# [Prompt]
Copy exactly the lines from the start of the data below through the one that carries "nz1, wr1, ill1;", and only those.

━━━━━━

Source: an optimization exercise on an open RTL-to-GDS flow (aim: small area, a short achievable clock period and few clock cycles per item). Production flows keep margins and buffers that such runs may drop. In this exercise RTL edits were held to simulation tests only and were not proved equivalent to the original. No activity file was given, so power comes from the tool's default toggle rates.

==> flow/design.v <==
module glemi_alu (
    input  wire        clk,
    input  wire        rst,
    input  wire        in_valid,
    output wire        in_ready,
    input  wire [5:0]  in_fn,
    input  wire [31:0] in_a,
    input  wire [31:0] in_b,
    input  wire [3:0]  in_flags,
    output reg         out_valid,
    output reg  [31:0] out_rd,
    output wire [31:0] out_rr,
    output reg         out_wr_rd,
    output reg         out_wr_rr,
    output wire [3:0]  out_flags,
    output reg         out_dz,
    output reg         out_illegal
);
    localparam FN_ADD   = 6'h00, FN_ADC   = 6'h01, FN_SUB   = 6'h02, FN_SBC  = 6'h03;
    localparam FN_CMP   = 6'h04, FN_NEG   = 6'h05, FN_AND   = 6'h06, FN_OR   = 6'h07;
    localparam FN_XOR   = 6'h08, FN_ANDN  = 6'h09, FN_NOT   = 6'h0A, FN_TST  = 6'h0B;
    localparam FN_MOV   = 6'h0C;
    localparam FN_LSL   = 6'h10, FN_LSR   = 6'h11, FN_ASR   = 6'h12, FN_ROR  = 6'h13;
    localparam FN_MUL   = 6'h18, FN_MULHS = 6'h19, FN_MULHU = 6'h1A;
    localparam FN_DIVS  = 6'h1C, FN_DIVU  = 6'h1D;
    localparam FN_SEXTB = 6'h20, FN_SEXTH = 6'h21, FN_ZEXTB = 6'h22, FN_ZEXTH = 6'h23;
    localparam FN_CLZ   = 6'h24;
    localparam S_EX   = 0,    
               S_MUL  = 1,    
               S_MALN = 2,    
               S_DNB  = 3,    
               S_DCLZ = 4,    
               S_DP2  = 5,    
               S_DIT  = 6,    
               S_DNR  = 7,    
               S_DNQ  = 8,    
               S_N    = 9;
    localparam R_ADD = 0, R_AND = 1, R_OR = 2, R_XOR = 3, R_ANDN = 4, R_NOT = 5,
               R_MOV = 6, R_SH = 7, R_SEXTB = 8, R_SEXTH = 9, R_ZEXTB = 10,
               R_ZEXTH = 11, R_CLZ = 12, R_DIV = 13, R_N = 14;
    reg        v1;                
    reg [5:0]  fn1;
    reg [31:0] a1, b1;
    reg [3:0]  fl1;
    reg        mul1, div1;        
    reg        single1;           
    reg [R_N-1:0] rs1;            
    reg        nz1, wr1, ill1;    
    reg        ac_zx, ac_ya, ac_yh, ac_yinv, ac_cin1, ac_cinc;
    reg        bz1;
    reg [S_N-1:0] st;
    reg        rdy;               
    reg [4:0]  cnt;
    reg [3:0]  kreg;              
    reg [1:0]  mb_one, mb_two, mb_neg;    
    reg        dlast;             
    reg [4:0]  dsh;               
    reg        dsmall;            
    reg        qneg, rneg, dovf;
    reg [33:0] H;                 
    reg        nz_sel;
    reg [3:0]  fl_r;
    assign out_rr    = H[31:0];
    assign out_flags = {nz_sel ? out_rd[31] : fl_r[3],
                        nz_sel ? (out_rd == 32'd0) : fl_r[2],
                        fl_r[1:0]};
    wire fl_c = fl1[1];
    wire in_is_mul = (in_fn == FN_MUL) || (in_fn == FN_MULHS) || (in_fn == FN_MULHU);
    wire in_is_div = (in_fn == FN_DIVS) || (in_fn == FN_DIVU);
    wire in_d_abs  = (in_fn == FN_DIVS) && (in_a[31] || in_b[31]);
    wire in_bz     = (in_b == 32'd0);
    wire in_a8     = (in_a[31:7]  == {25{in_a[31]}});
    wire in_a16    = (in_a[31:15] == {17{in_a[31]}});
    wire in_b8     = (in_b[31:7]  == {25{in_b[31]}});
    wire in_b16    = (in_b[31:15] == {17{in_b[31]}});
    wire in_swap   = in_is_mul && ((in_a8 && !in_b8) || (in_a16 && !in_b16)) &&
                     !(in_fn == FN_MULHU && in_a[31]);
    reg [R_N-1:0] in_rs;
    reg           in_nz, in_wr, in_ill;
    always @(*) begin
        in_rs  = {R_N{1'b0}};
        in_nz  = 1'b1;
        in_wr  = 1'b1;
        in_ill = 1'b0;
        case (in_fn)
            FN_ADD, FN_ADC, FN_SUB, FN_SBC, FN_NEG: in_rs[R_ADD] = 1'b1;
            FN_CMP:   begin in_rs[R_ADD] = 1'b1; in_wr = 1'b0; end
            FN_AND:   in_rs[R_AND]  = 1'b1;
            FN_OR:    in_rs[R_OR]   = 1'b1;
            FN_XOR:   in_rs[R_XOR]  = 1'b1;
            FN_ANDN:  in_rs[R_ANDN] = 1'b1;
            FN_NOT:   in_rs[R_NOT]  = 1'b1;
            FN_TST:   begin in_rs[R_AND] = 1'b1; in_wr = 1'b0; end
            FN_MOV:   begin in_rs[R_MOV] = 1'b1; in_nz = 1'b0; end
            FN_LSL, FN_LSR, FN_ASR, FN_ROR: in_rs[R_SH] = 1'b1;
            FN_SEXTB: begin in_rs[R_SEXTB] = 1'b1; in_nz = 1'b0; end
            FN_SEXTH: begin in_rs[R_SEXTH] = 1'b1; in_nz = 1'b0; end
            FN_ZEXTB: begin in_rs[R_ZEXTB] = 1'b1; in_nz = 1'b0; end
            FN_ZEXTH: begin in_rs[R_ZEXTH] = 1'b1; in_nz = 1'b0; end
            FN_CLZ:   begin in_rs[R_CLZ]   = 1'b1; in_nz = 1'b0; end
            FN_DIVS, FN_DIVU: in_rs[R_DIV] = 1'b1;
            FN_MUL, FN_MULHS, FN_MULHU: ;
            default:  begin in_nz = 1'b0; in_wr = 1'b0; in_ill = 1'b1; end
        endcase
    end
    wire st_ex   = st[S_EX];
    wire st_mul  = st[S_MUL];
    wire st_maln = st[S_MALN];
    wire st_dnb  = st[S_DNB];
    wire st_dclz = st[S_DCLZ];
    wire st_dp2  = st[S_DP2];
    wire st_dit  = st[S_DIT];
    wire st_dnr  = st[S_DNR];
    wire st_dnq  = st[S_DNQ];
    wire d_sgn   = (fn1 == FN_DIVS);
    wire a_neg   = d_sgn & a1[31];
    wire b_neg   = d_sgn & b1[31];
    wire done_now = (st_ex   && single1) ||
                    st_maln ||
                    (st_dit  && dlast && !qneg && !rneg) ||
                    (st_dnr  && !qneg) ||
                    st_dnq;
    assign in_ready = rdy;
    wire take = in_valid && rdy;
    wire [31:0] add_x = ac_zx ? 32'd0 : a1;
    wire [31:0] add_y = ac_ya ? ~a1 : ac_yh ? ~H[31:0] : (b1 ^ {32{ac_yinv}});
    wire        add_cin = ac_cin1 | (ac_cinc & fl_c);
    wire [31:0] add_res;
    wire        add_c;
    glemi_pfx_add #(.W(32)) u_add (.x(add_x), .y(add_y), .ci(add_cin), .s(add_res), .co(add_c));
    wire        add_v   = (add_x[31] == add_y[31]) && (add_res[31] != add_x[31]);
    function [5:0] clz32(input [31:0] v);
        reg        z16, z8, z4, z2, z1;
        reg [15:0] h;
        reg [7:0]  q;
        reg [3:0]  n;
        reg [1:0]  p;
        begin
            z16 = ~|v[31:16];
            h   = z16 ? v[15:0] : v[31:16];
            z8  = ~|h[15:8];
            q   = z8 ? h[7:0] : h[15:8];
            z4  = ~|q[7:4];
            n   = z4 ? q[3:0] : q[7:4];
            z2  = ~|n[3:2];
            p   = z2 ? n[1:0] : n[3:2];
            z1  = ~p[1];
            clz32 = (v == 32'd0) ? 6'd32 : {1'b0, z16, z8, z4, z2, z1};
        end
    endfunction
    wire [5:0]  clz_a  = clz32(a1);
    wire [5:0]  clz_b  = clz32(b1);
    wire [4:0]  k5     = b1[4:0];
    wire        k_ge32 = |b1[31:5];
    wire        k_is32 = (b1 == 32'd32);
    wire [4:0]  m_s    = 5'd0 - {kreg[2:0], 2'b00};     
    wire        m_pb   = (fn1 == FN_MUL) || (kreg == 4'd9);  
    wire        sh_l   = (fn1[1:0] == 2'd0);            
    reg  [4:0]  t_amt, r_amt;
    reg  [31:0] r_p, r_q;
    always @(*) begin
        t_amt = k5;
        r_amt = sh_l ? (5'd0 - k5) : k5;
        r_p   = a1;
        r_q   = a1;
        if (st_maln) begin
            t_amt = m_s;
            r_amt = m_s;
            r_p   = m_pb ? b1 : H[31:0];
            r_q   = m_pb ? H[31:0] : {{31{H[33]}}, H[32]};
        end else if (st_dp2) begin
            t_amt = dsh;
            r_amt = 5'd0 - dsh;
            r_p   = b1;
            r_q   = b1;
        end
    end
    wire [31:0] tm  = 32'hFFFF_FFFF << t_amt;
    wire [31:0] r_x = (r_p & tm) | (r_q & ~tm);
    function [31:0] rotr32(input [31:0] v, input [4:0] s);
        reg [31:0] t;
        begin
            t = v;
            if (s[0]) t = {t[0],    t[31:1]};
            if (s[1]) t = {t[1:0],  t[31:2]};
            if (s[2]) t = {t[3:0],  t[31:4]};
            if (s[3]) t = {t[7:0],  t[31:8]};
            if (s[4]) t = {t[15:0], t[31:16]};
            rotr32 = t;
        end
    endfunction
    function [31:0] rev32(input [31:0] v);
        integer ri;
        begin
            for (ri = 0; ri < 32; ri = ri + 1)
                rev32[ri] = v[31 - ri];
        end
    endfunction
    wire [31:0] rot = rotr32(r_x, r_amt);
    reg [31:0] sh_res;
    reg        sh_c;
    always @(*) begin
        sh_res = rot;
        sh_c   = fl_c;
        case (fn1[1:0])
            2'd0: begin                                    
                sh_res = k_ge32 ? 32'd0 : (rot & tm);
                if (k_ge32)    sh_c = k_is32 & a1[0];
                else if (!bz1) sh_c = rot[0];
            end
            2'd1: begin                                    
                sh_res = k_ge32 ? 32'd0 : (rot & rev32(tm));
                if (k_ge32)    sh_c = k_is32 & a1[31];
                else if (!bz1) sh_c = rot[31];
            end
            2'd2: begin                                    
                sh_res = k_ge32 ? {32{a1[31]}} : ((rot & rev32(tm)) | ({32{a1[31]}} & ~rev32(tm)));
                if (k_ge32)    sh_c = a1[31];
                else if (!bz1) sh_c = rot[31];
            end
            default: begin                                 
                if (!bz1) sh_c = rot[31];
            end
        endcase
    end
    wire [31:0] dz_q  = (fn1 == FN_DIVU) ? 32'hFFFF_FFFF :
                        (a1[31] ? 32'h8000_0000 : 32'h7FFF_FFFF);
    wire [31:0] s_res =
        ({32{rs1[R_ADD]}}   & add_res) |
        ({32{rs1[R_AND]}}   & (a1 & b1)) |
        ({32{rs1[R_OR]}}    & (a1 | b1)) |
        ({32{rs1[R_XOR]}}   & (a1 ^ b1)) |
        ({32{rs1[R_ANDN]}}  & (a1 & ~b1)) |
        ({32{rs1[R_NOT]}}   & ~a1) |
        ({32{rs1[R_MOV]}}   & a1) |
        ({32{rs1[R_SH]}}    & sh_res) |
        ({32{rs1[R_SEXTB]}} & {{24{a1[7]}}, a1[7:0]}) |
        ({32{rs1[R_SEXTH]}} & {{16{a1[15]}}, a1[15:0]}) |
        ({32{rs1[R_ZEXTB]}} & {24'd0, a1[7:0]}) |
        ({32{rs1[R_ZEXTH]}} & {16'd0, a1[15:0]}) |
        ({32{rs1[R_CLZ]}}   & {26'd0, clz_a}) |
        ({32{rs1[R_DIV] & bz1}} & dz_q);
    wire [1:0]  s_cv  = rs1[R_ADD] ? {add_c, add_v} :
                        rs1[R_SH]  ? {sh_c, fl1[0]} :
                        rs1[R_DIV] ? {fl_c, 1'b0} : fl1[1:0];
    wire               m_sgn   = (fn1 != FN_MULHU);
    wire        [32:0] m_x     = {m_sgn & a1[31], a1};
    wire        [33:0] m_h     = st_ex ? 34'd0 : H;
    function [34:0] booth_pp(input [32:0] x, input one, input two, input neg);
        reg [34:0] t;
        begin
            t = one ? {x[32], x[32], x} : two ? {x[32], x, 1'b0} : 35'd0;
            booth_pp = neg ? ~t : t;                     
        end
    endfunction
    function [2:0] booth_dec(input [2:0] y);
        begin
            booth_dec[2] = y[1] ^ y[0];
            booth_dec[1] = (y[2] & ~y[1] & ~y[0]) | (~y[2] & y[1] & y[0]);
            booth_dec[0] = y[2] & ~(y[1] & y[0]);
        end
    endfunction
    wire               m_n0    = mb_neg[0];
    wire               m_n1    = mb_neg[1];
    wire        [34:0] m_p0    = booth_pp(m_x, mb_one[0], mb_two[0], mb_neg[0]);
    wire        [34:0] m_p1    = booth_pp(m_x, mb_one[1], mb_two[1], mb_neg[1]);
    wire        [37:0] m_o1    = {{4{m_h[33]}}, m_h};
    wire        [37:0] m_o2    = {{3{m_p0[34]}}, m_p0};
    wire        [37:0] m_o3    = {m_p1[34], m_p1, m_n1, m_n1};       
    wire        [37:0] m_cs_s  = m_o1 ^ m_o2 ^ m_o3;
    wire        [37:0] m_cs_c  = (m_o1 & m_o2) | (m_o1 & m_o3) | (m_o2 & m_o3);
    wire        [37:0] m_sum;
    wire               m_co_unused;
    glemi_pfx_add #(.W(38)) u_madd (.x(m_cs_s), .y({m_cs_c[36:0], m_n1}), .ci(m_n0),
                                    .s(m_sum), .co(m_co_unused));
    wire        [33:0] m_hn    = m_sum[37:4];
    wire [31:0] m_e    = b1 ^ {32{b1[31]}};
    wire [7:0]  m_ok;
    genvar gk;
    generate
        for (gk = 1; gk <= 8; gk = gk + 1) begin : g_mok
            if (gk == 8)
                assign m_ok[gk-1] = 1'b1;
            else
                assign m_ok[gk-1] = (m_e[31:4*gk-1] == 0);
        end
    endgenerate
    reg [3:0] m_k;
    integer mk;
    always @(*) begin
        m_k = 4'd8;
        for (mk = 7; mk >= 1; mk = mk - 1)
            if (m_ok[mk-1]) m_k = mk[3:0];
        if (!m_sgn && b1[31]) m_k = 4'd9;
    end
    wire        m_k1   = m_ok[0] && (m_sgn || !b1[31]);
    wire [34:0] m_w    = {H, b1[31]};
    reg         m_vf;
    integer vi;
    always @(*) begin
        m_vf = 1'b0;
        for (vi = 0; vi < 35; vi = vi + 1)
            if (vi >= 32 - 4 * kreg && m_w[vi] != H[33]) m_vf = 1'b1;
    end
    wire        d_ge     = add_c;                          
    wire [31:0] d_q      = {H[30:0], d_ge};
    wire [31:0] d_rem    = d_ge ? add_res : a1;
    wire in_single = !in_is_mul && (!in_is_div || in_bz || (!in_d_abs && (in_a < in_b)));
    wire mul_step  = v1 && ((st_ex && mul1) || st_mul);
    reg [S_N-1:0] st_nx;
    always @(*) begin
        st_nx = {S_N{1'b0}};
        case (1'b1)
            st_ex: begin
                if (mul1)
                    st_nx[m_k1 ? S_MALN : S_MUL] = 1'b1;
                else if (!single1)
                    st_nx[b_neg ? S_DNB : (a_neg ? S_DCLZ : S_DP2)] = 1'b1;
                else
                    st_nx[S_EX] = 1'b1;
            end
            st_mul:  st_nx[(cnt == 5'd1) ? S_MALN : S_MUL] = 1'b1;
            st_dnb:  st_nx[S_DCLZ] = 1'b1;
            st_dclz: st_nx[S_DP2] = 1'b1;
            st_dp2:  st_nx[dsmall ? (rneg ? S_DNR : S_DNQ) : S_DIT] = 1'b1;
            st_dit:  st_nx[dlast ? (rneg ? S_DNR : (qneg ? S_DNQ : S_EX)) : S_DIT] = 1'b1;
            st_dnr:  st_nx[qneg ? S_DNQ : S_EX] = 1'b1;
            default: st_nx[S_EX] = 1'b1;
        endcase
        if (!v1 || take) st_nx = {{(S_N-1){1'b0}}, 1'b1};
    end
    wire v1_nx     = take || (v1 && !done_now);
    wire single_nx = take ? in_single : single1;
    wire dlast_nx  = (st_dp2 && !dsmall) ? (dsh == 5'd0) : st_dit ? (cnt == 5'd1) : dlast;
    wire dset      = v1 && st_ex && div1 && !single1;      
    wire qneg_nx   = dset ? (d_sgn & (a1[31] ^ b1[31])) : qneg;
    wire rneg_nx   = dset ? a_neg : rneg;
    wire done_nx   = (st_nx[S_EX]  && single_nx) ||
                     st_nx[S_MALN] ||
                     (st_nx[S_DIT] && dlast_nx && !qneg_nx && !rneg_nx) ||
                     (st_nx[S_DNR] && !qneg_nx) ||
                     st_nx[S_DNQ];
    wire        mx_nx  = st_mul && (kreg == 4'd9) && (cnt == 5'd2);    
    wire [31:0] in_y   = in_swap ? in_a : in_b;
    wire [4:0]  nd     = take ? {in_y[3:0], 1'b0} :
                         mx_nx ? {4'd0, b1[3]} : b1[7:3];
    wire [2:0]  nd0    = booth_dec(nd[2:0]);
    wire [2:0]  nd1    = booth_dec(nd[4:2]);
    always @(posedge clk) begin
        if (rst) begin
            v1        <= 1'b0;
            st        <= {{(S_N-1){1'b0}}, 1'b1};
            rdy       <= 1'b1;
            out_valid <= 1'b0;
        end else begin
            v1        <= v1_nx;
            st        <= st_nx;
            rdy       <= !v1_nx || done_nx;
            out_valid <= v1 && done_now;
        end
    end
    always @(posedge clk) begin
        if (take) begin
            ac_zx   <= (in_fn == FN_NEG) || in_is_div;
            ac_ya   <= (in_fn == FN_NEG) || in_is_div;
            ac_yh   <= 1'b0;
            ac_yinv <= (in_fn == FN_SUB) || (in_fn == FN_CMP) || (in_fn == FN_SBC);
            ac_cin1 <= (in_fn == FN_NEG) || in_is_div || (in_fn == FN_SUB) || (in_fn == FN_CMP);
            ac_cinc <= (in_fn == FN_ADC) || (in_fn == FN_SBC);
        end else begin
            ac_zx   <= st_nx[S_DNB] || st_nx[S_DNR] || st_nx[S_DNQ];
            ac_ya   <= st_nx[S_DNR];
            ac_yh   <= st_nx[S_DNQ];
            ac_yinv <= st_nx[S_DIT] || st_nx[S_DNB];
            ac_cin1 <= 1'b1;
            ac_cinc <= 1'b0;
        end
    end
    always @(posedge clk) begin
        if (take || mul_step) begin
            mb_one <= {nd1[2], nd0[2]};
            mb_two <= {nd1[1], nd0[1]};
            mb_neg <= {nd1[0], nd0[0]};
        end
        if (st_ex && mul1) begin
            kreg <= m_k;
            cnt  <= {1'b0, m_k} - 5'd1;
        end else if (st_mul) begin
            cnt  <= cnt - 5'd1;
        end else if (st_dp2) begin
            cnt  <= dsh;
        end else if (st_dit) begin
            cnt  <= cnt - 5'd1;
        end
        dlast <= dlast_nx;
        qneg  <= qneg_nx;
        rneg  <= rneg_nx;
        if (dset)
            dovf <= d_sgn & (a1 == 32'h8000_0000) & (b1 == 32'hFFFF_FFFF);
        if ((st_ex && div1) || st_dclz) begin
            dsh    <= clz_b[4:0] - clz_a[4:0];
            dsmall <= (clz_b < clz_a);
        end
    end
    always @(posedge clk) begin
        if (take) begin
            fn1     <= in_fn;
            a1      <= in_swap ? in_b : in_a;
            b1      <= in_swap ? in_a : in_b;
            fl1     <= in_flags;
            mul1    <= in_is_mul;
            div1    <= in_is_div;
            single1 <= in_single;
            rs1     <= in_rs;
            nz1     <= in_nz;
            wr1     <= in_wr;
            ill1    <= in_ill;
            bz1     <= in_bz;
        end else begin
            if (mul_step)
                b1 <= {m_sum[3:0], b1[31:4]};
            if (dset && a_neg)
                a1 <= add_res;
            if (st_dnb)
                b1 <= add_res;
            if (st_dp2 && !dsmall)
                b1 <= rot & tm;
            if (st_dit) begin
                a1 <= d_rem;
                b1 <= {1'b0, b1[31:1]};
            end
            if (st_dnr && qneg)
                a1 <= add_res;
        end
    end
    always @(posedge clk) begin
        if (mul_step)
            H <= m_hn;
        else if (st_dp2)
            H <= 34'd0;
        else if (st_dit)
            H <= {2'b00, (dlast && !qneg && !rneg) ? d_rem : d_q};
        else if (st_dnr && !qneg)
            H <= {2'b00, add_res};
        else if (st_dnq || (v1 && st_ex && div1 && single1))
            H <= {2'b00, a1};
    end
    always @(posedge clk) begin
        out_rd <= ({32{st_ex}}   & s_res) |
                  ({32{st_maln}} & rot) |
                  ({32{st_dit}}  & d_q) |
                  ({32{st_dnr}}  & H[31:0]) |
                  ({32{st_dnq}}  & add_res);
        if (st_ex) begin
            out_wr_rd   <= wr1;
            out_wr_rr   <= div1;
            nz_sel      <= nz1;
            fl_r        <= {fl1[3:2], s_cv};
            out_dz      <= div1 & bz1;
            out_illegal <= ill1;
        end else begin
            out_wr_rd   <= 1'b1;
            out_wr_rr   <= !st_maln;
            nz_sel      <= 1'b1;
            fl_r        <= {2'b00, fl_c, st_maln ? ((fn1 == FN_MUL) ? m_vf : fl1[0]) : dovf};
            out_dz      <= 1'b0;
            out_illegal <= 1'b0;
        end
    end
endmodule
module glemi_pfx_add #(parameter W = 32) (
    input  wire [W-1:0] x,
    input  wire [W-1:0] y,
    input  wire         ci,
    output wire [W-1:0] s,
    output wire         co
);
    wire [W-1:0] p = x ^ y;
    wire [W-1:0] g0 = (x & y) | {{(W-1){1'b0}}, p[0] & ci};
    localparam L = (W <= 2) ? 1 : (W <= 4) ? 2 : (W <= 8) ? 3 : (W <= 16) ? 4 : (W <= 32) ? 5 : 6;
    wire [W-1:0] gg [0:L];
    wire [W-1:0] pp [0:L];
    assign gg[0] = g0;
    assign pp[0] = p;
    genvar lv, bi;
    generate
        for (lv = 0; lv < L; lv = lv + 1) begin : g_lv
            for (bi = 0; bi < W; bi = bi + 1) begin : g_bi
                if ((bi >> lv) & 1) begin : g_comb
                    localparam integer J = ((bi >> lv) << lv) - 1;
                    assign gg[lv+1][bi] = gg[lv][bi] | (pp[lv][bi] & gg[lv][J]);
                    assign pp[lv+1][bi] = pp[lv][bi] & pp[lv][J];
                end else begin : g_pass
                    assign gg[lv+1][bi] = gg[lv][bi];
                    assign pp[lv+1][bi] = pp[lv][bi];
                end
            end
        end
    endgenerate
    wire [W:0] c = {gg[L], ci};
    assign s  = p ^ c[W-1:0];
    assign co = c[W];
endmodule
==> flow/run.sh <==
#!/bin/bash
# synth_recipe.tcl (not shown) runs the flow's synth.tcl, then flattens the netlist and writes it again
# the make line also repeats each setting of config.mk as NAME=value (left out here)
make -C /OpenROAD-flow-scripts/flow DESIGN_CONFIG=/design/flow/config.mk WORK_HOME=/design/flow/orfs CLKGATE_MAP_FILE= SYNTH_SCRIPT=/design/flow/synth_recipe.tcl finish
==> flow/config.mk <==
export PLATFORM = sky130hd
export DESIGN_NAME = glemi_alu
export DESIGN_NICKNAME = glemi_alu
export VERILOG_FILES = /design/flow/design.v
export SDC_FILE = /design/flow/constraint.sdc
export NUM_CORES = 4
export LEC_CHECK = 0
export CAP_MARGIN = 20
export CORE_MARGIN = 2
export CORE_UTILIZATION = 40
export SETUP_SLACK_MARGIN = 5
export SLEW_MARGIN = 20
==> flow/constraint.sdc <==
create_clock -name core_clock -period 11.0 [get_ports {clk}]
set_input_delay 2.2000 -clock core_clock [delete_from_list [all_inputs] [get_ports {clk}]]
set_output_delay 2.2000 -clock core_clock [all_outputs]
set_load 0.01 [all_outputs]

━━━━━━

# [Written answer]
Source: an optimization exercise on an open RTL-to-GDS flow (aim: small area, a short achievable clock period and few clock cycles per item). Production flows keep margins and buffers that such runs may drop. In this exercise RTL edits were held to simulation tests only and were not proved equivalent to the original. No activity file was given, so power comes from the tool's default toggle rates.

==> flow/design.v <==
module glemi_alu (
    input  wire        clk,
    input  wire        rst,
    input  wire        in_valid,
    output wire        in_ready,
    input  wire [5:0]  in_fn,
    input  wire [31:0] in_a,
    input  wire [31:0] in_b,
    input  wire [3:0]  in_flags,
    output reg         out_valid,
    output reg  [31:0] out_rd,
    output wire [31:0] out_rr,
    output reg         out_wr_rd,
    output reg         out_wr_rr,
    output wire [3:0]  out_flags,
    output reg         out_dz,
    output reg         out_illegal
);
    localparam FN_ADD   = 6'h00, FN_ADC   = 6'h01, FN_SUB   = 6'h02, FN_SBC  = 6'h03;
    localparam FN_CMP   = 6'h04, FN_NEG   = 6'h05, FN_AND   = 6'h06, FN_OR   = 6'h07;
    localparam FN_XOR   = 6'h08, FN_ANDN  = 6'h09, FN_NOT   = 6'h0A, FN_TST  = 6'h0B;
    localparam FN_MOV   = 6'h0C;
    localparam FN_LSL   = 6'h10, FN_LSR   = 6'h11, FN_ASR   = 6'h12, FN_ROR  = 6'h13;
    localparam FN_MUL   = 6'h18, FN_MULHS = 6'h19, FN_MULHU = 6'h1A;
    localparam FN_DIVS  = 6'h1C, FN_DIVU  = 6'h1D;
    localparam FN_SEXTB = 6'h20, FN_SEXTH = 6'h21, FN_ZEXTB = 6'h22, FN_ZEXTH = 6'h23;
    localparam FN_CLZ   = 6'h24;
    localparam S_EX   = 0,    
               S_MUL  = 1,    
               S_MALN = 2,    
               S_DNB  = 3,    
               S_DCLZ = 4,    
               S_DP2  = 5,    
               S_DIT  = 6,    
               S_DNR  = 7,    
               S_DNQ  = 8,    
               S_N    = 9;
    localparam R_ADD = 0, R_AND = 1, R_OR = 2, R_XOR = 3, R_ANDN = 4, R_NOT = 5,
               R_MOV = 6, R_SH = 7, R_SEXTB = 8, R_SEXTH = 9, R_ZEXTB = 10,
               R_ZEXTH = 11, R_CLZ = 12, R_DIV = 13, R_N = 14;
    reg        v1;                
    reg [5:0]  fn1;
    reg [31:0] a1, b1;
    reg [3:0]  fl1;
    reg        mul1, div1;        
    reg        single1;           
    reg [R_N-1:0] rs1;            
    reg        nz1, wr1, ill1;    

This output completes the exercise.